* _Task prompt_:
Look below for the line containing "logic [WIDTH-1:0] s_n;". Reproduce it and every line after it exactly, and nothing more.

Stored items

File: config.mk
export PLATFORM = sky130hd
export DESIGN_NAME = pipelined_adder
export DESIGN_NICKNAME = d
export VERILOG_FILES = /design/src/rtl/adder_pkg.sv /design/src/rtl/cla_segment.sv /design/src/rtl/pipelined_adder.sv
export SDC_FILE = /design/constraint.sdc
export NUM_CORES = 1
export LEC_CHECK = 0
export ABC_AREA = 0
export CORE_ASPECT_RATIO = 0.5
export CORE_MARGIN = 2
export CORE_UTILIZATION = 48
export CTS_BUF_LIST = sky130_fd_sc_hd__clkbuf_8
export DETAILED_ROUTE_END_ITERATION = 12
export PLACE_DENSITY_LB_ADDON = 0.15
export RECOVER_POWER = 100
export SLEW_MARGIN = 20
export SYNTH_ARGS = -nofsm -noshare
export SYNTH_HDL_FRONTEND = slang
export SYNTH_HIERARCHICAL = 1
export SYNTH_SLANG_ARGS = --single-unit
File: constraint.sdc
create_clock -name clk -period 3.6 [get_ports clk]
set_clock_uncertainty 0.15 [all_clocks]
set_input_delay 0.36 -clock clk [delete_from_list [all_inputs] [get_ports clk]]
set_output_delay 0.36 -clock clk [all_outputs]
set_load 0.05 [all_outputs]
File: src/rtl/adder_pkg.sv
// Shared constants and helpers for the pipelined add/subtract unit.
// Saturation bounds are produced wide and sliced to the operand width by the user.
package adder_pkg;

    localparam int   SEG_DEFAULT = 4;
    localparam logic OP_ADD      = 1'b0;
    localparam logic OP_SUB      = 1'b1;
    localparam int   SAT_MAX_W   = 128;

    function automatic logic [SAT_MAX_W-1:0] sat_max(input int w);
        return (SAT_MAX_W'(1) << (w - 1)) - SAT_MAX_W'(1);
    endfunction

    function automatic logic [SAT_MAX_W-1:0] sat_min(input int w);
        return SAT_MAX_W'(1) << (w - 1);
    endfunction

endpackage

File: src/rtl/cla_segment.sv
// SEG-bit carry-lookahead adder segment; g/p summarise the whole segment
// so a higher level can look ahead across segments.
module cla_segment #(
    parameter int SEG = 4
) (
    input  logic [SEG-1:0] a,
    input  logic [SEG-1:0] b,
    input  logic           cin,
    output logic [SEG-1:0] s,
    output logic           cout,
    output logic           g,
    output logic           p
);
    logic [SEG-1:0] gi;
    logic [SEG-1:0] pi;
    logic [SEG:0]   c;

    assign gi = a & b;
    assign pi = a ^ b;

    // each carry is a flat sum of products of generates/propagates, not a ripple through c
    always_comb begin
        logic gen_acc;
        logic term;
        gen_acc = 1'b0;
        term    = 1'b0;
        c       = '0;
        g       = 1'b0;
        c[0]    = cin;
        for (int i = 0; i < SEG; i++) begin
            gen_acc = 1'b0;
            for (int j = 0; j <= i; j++) begin
                term = gi[j];
                for (int m = j + 1; m <= i; m++) term = term & pi[m];
                gen_acc = gen_acc | term;
            end
            term = cin;
            for (int m = 0; m <= i; m++) term = term & pi[m];
            c[i+1] = gen_acc | term;
            g      = gen_acc;
        end
    end

    assign s    = pi ^ c[SEG-1:0];
    assign cout = c[SEG];
    assign p    = &pi;

endmodule

File: src/rtl/pipelined_adder.sv
// Pipelined add/subtract unit: stage k resolves operand chunk k, carry registered between stages.
// Define ADDER_SAT_EN to add the sat port and signed clamping of overflowed results.
module pipelined_adder
    import adder_pkg::*;
#(
    parameter int WIDTH  = 32,
    parameter int STAGES = 2,
    parameter int SEG    = SEG_DEFAULT
) (
    input  logic             clk,
    input  logic             rst_n,
    input  logic             in_valid,
    output logic             in_ready,
    input  logic [WIDTH-1:0] a,
    input  logic [WIDTH-1:0] b,
    input  logic             cin,
    input  logic             op_sub,
`ifdef ADDER_SAT_EN
    input  logic             sat,
`endif
    output logic             out_valid,
    input  logic             out_ready,
    output logic [WIDTH-1:0] s,
    output logic             cout,
    output logic             ovf,
    output logic             zero
);
    localparam int CHUNK = WIDTH / STAGES;
    localparam int NSEG  = CHUNK / SEG;

    logic adv;

    // x_*: token entering stage k; y_*: its sum/carry once chunk k is resolved
    logic             x_v [STAGES];
    logic [WIDTH-1:0] x_a [STAGES];
    logic [WIDTH-1:0] x_b [STAGES];
    logic [WIDTH-1:0] x_s [STAGES];
    logic             x_c [STAGES];
    logic [WIDTH-1:0] y_s [STAGES];
    logic             y_c [STAGES];
`ifdef ADDER_SAT_EN
    logic             x_sat [STAGES];
`endif

    assign adv      = !out_valid || out_ready;
    assign in_ready = adv;

    assign x_v[0] = in_valid;
    assign x_a[0] = a;
    assign x_b[0] = (op_sub == OP_SUB) ? ~b : b;
    assign x_c[0] = (op_sub == OP_SUB) ? 1'b1 : cin;
    assign x_s[0] = '0;
`ifdef ADDER_SAT_EN
    assign x_sat[0] = sat;
`endif

    genvar k, j;
    generate
        for (k = 0; k < STAGES; k++) begin : g_stage
            localparam logic [WIDTH-1:0] MASK = WIDTH'({CHUNK{1'b1}}) << (k * CHUNK);
            logic [NSEG:0]    sc;
            logic [CHUNK-1:0] cs;
            logic [NSEG-1:0]  sg;
            logic [NSEG-1:0]  sp;
            logic             unused_gp;

            assign sc[0] = x_c[k];
            for (j = 0; j < NSEG; j++) begin : g_seg
                cla_segment #(.SEG(SEG)) u_seg (
                    .a    (x_a[k][k*CHUNK + j*SEG +: SEG]),
                    .b    (x_b[k][k*CHUNK + j*SEG +: SEG]),
                    .cin  (sc[j]),
                    .s    (cs[j*SEG +: SEG]),
                    .cout (sc[j+1]),
                    .g    (sg[j]),
                    .p    (sp[j])
                );
            end
            assign unused_gp = ^{sg, sp};

            assign y_s[k] = (x_s[k] & ~MASK) | (WIDTH'(cs) << (k * CHUNK));
            assign y_c[k] = sc[NSEG];

            if (k < STAGES - 1) begin : g_reg
                // ---- stage k -> k+1 boundary ----
                logic             vld_p;
                logic [WIDTH-1:0] a_p;
                logic [WIDTH-1:0] b_p;
                logic [WIDTH-1:0] s_p;
                logic             c_p;

                always_ff @(posedge clk or negedge rst_n) begin
                    if (!rst_n)   vld_p <= 1'b0;
                    else if (adv) vld_p <= x_v[k];
                end

                always_ff @(posedge clk) begin
                    if (adv) begin
                        a_p <= x_a[k];
                        b_p <= x_b[k];
                        s_p <= y_s[k];
                        c_p <= y_c[k];
                    end
                end

                assign x_v[k+1] = vld_p;
                assign x_a[k+1] = a_p;
                assign x_b[k+1] = b_p;
                assign x_s[k+1] = s_p;
                assign x_c[k+1] = c_p;
`ifdef ADDER_SAT_EN
                logic sat_p;
                always_ff @(posedge clk) begin
                    if (adv) sat_p <= x_sat[k];
                end
                assign x_sat[k+1] = sat_p;
`endif
            end else begin : g_out
                // ---- final stage -> output boundary ----
                logic             ovf_n;
                logic [WIDTH-1:0] s_n;

                assign ovf_n = (x_a[k][WIDTH-1] == x_b[k][WIDTH-1]) &&
                               (y_s[k][WIDTH-1] != x_a[k][WIDTH-1]);
`ifdef ADDER_SAT_EN
                localparam logic [SAT_MAX_W-1:0] SMAX = sat_max(WIDTH);
                localparam logic [SAT_MAX_W-1:0] SMIN = sat_min(WIDTH);
                // overflow direction follows the shared operand sign
                assign s_n = (x_sat[k] && ovf_n)
                           ? (x_a[k][WIDTH-1] ? SMIN[WIDTH-1:0] : SMAX[WIDTH-1:0])
                           : y_s[k];
`else
                assign s_n = y_s[k];
`endif
                always_ff @(posedge clk or negedge rst_n) begin
                    if (!rst_n) begin
                        out_valid <= 1'b0;
                        s         <= '0;
                        cout      <= 1'b0;
                        ovf       <= 1'b0;
                    end else if (adv) begin
                        out_valid <= x_v[k];
                        if (x_v[k]) begin
                            s    <= s_n;
                            cout <= y_c[k];
                            ovf  <= ovf_n;
                        end
                    end
                end
            end
        end
    endgenerate

    assign zero = out_valid && (s == '0);

endmodule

* _Reply_:
                logic [WIDTH-1:0] s_n;

                assign ovf_n = (x_a[k][WIDTH-1] == x_b[k][WIDTH-1]) &&
                               (y_s[k][WIDTH-1] != x_a[k][WIDTH-1]);
`ifdef ADDER_SAT_EN
                localparam logic [SAT_MAX_W-1:0] SMAX = sat_max(WIDTH);
                localparam logic [SAT_MAX_W-1:0] SMIN = sat_min(WIDTH);
                // overflow direction follows the shared operand sign
                assign s_n = (x_sat[k] && ovf_n)
                           ? (x_a[k][WIDTH-1] ? SMIN[WIDTH-1:0] : SMAX[WIDTH-1:0])
                           : y_s[k];
`else
                assign s_n = y_s[k];
`endif
                always_ff @(posedge clk or negedge rst_n) begin
                    if (!rst_n) begin
                        out_valid <= 1'b0;
                        s         <= '0;
                        cout      <= 1'b0;
                        ovf       <= 1'b0;
                    end else if (adv) begin
                        out_valid <= x_v[k];
                        if (x_v[k]) begin
                            s    <= s_n;
                            cout <= y_c[k];
                            ovf  <= ovf_n;
                        end
                    end
                end
            end
        end
    endgenerate

    assign zero = out_valid && (s == '0);

endmodule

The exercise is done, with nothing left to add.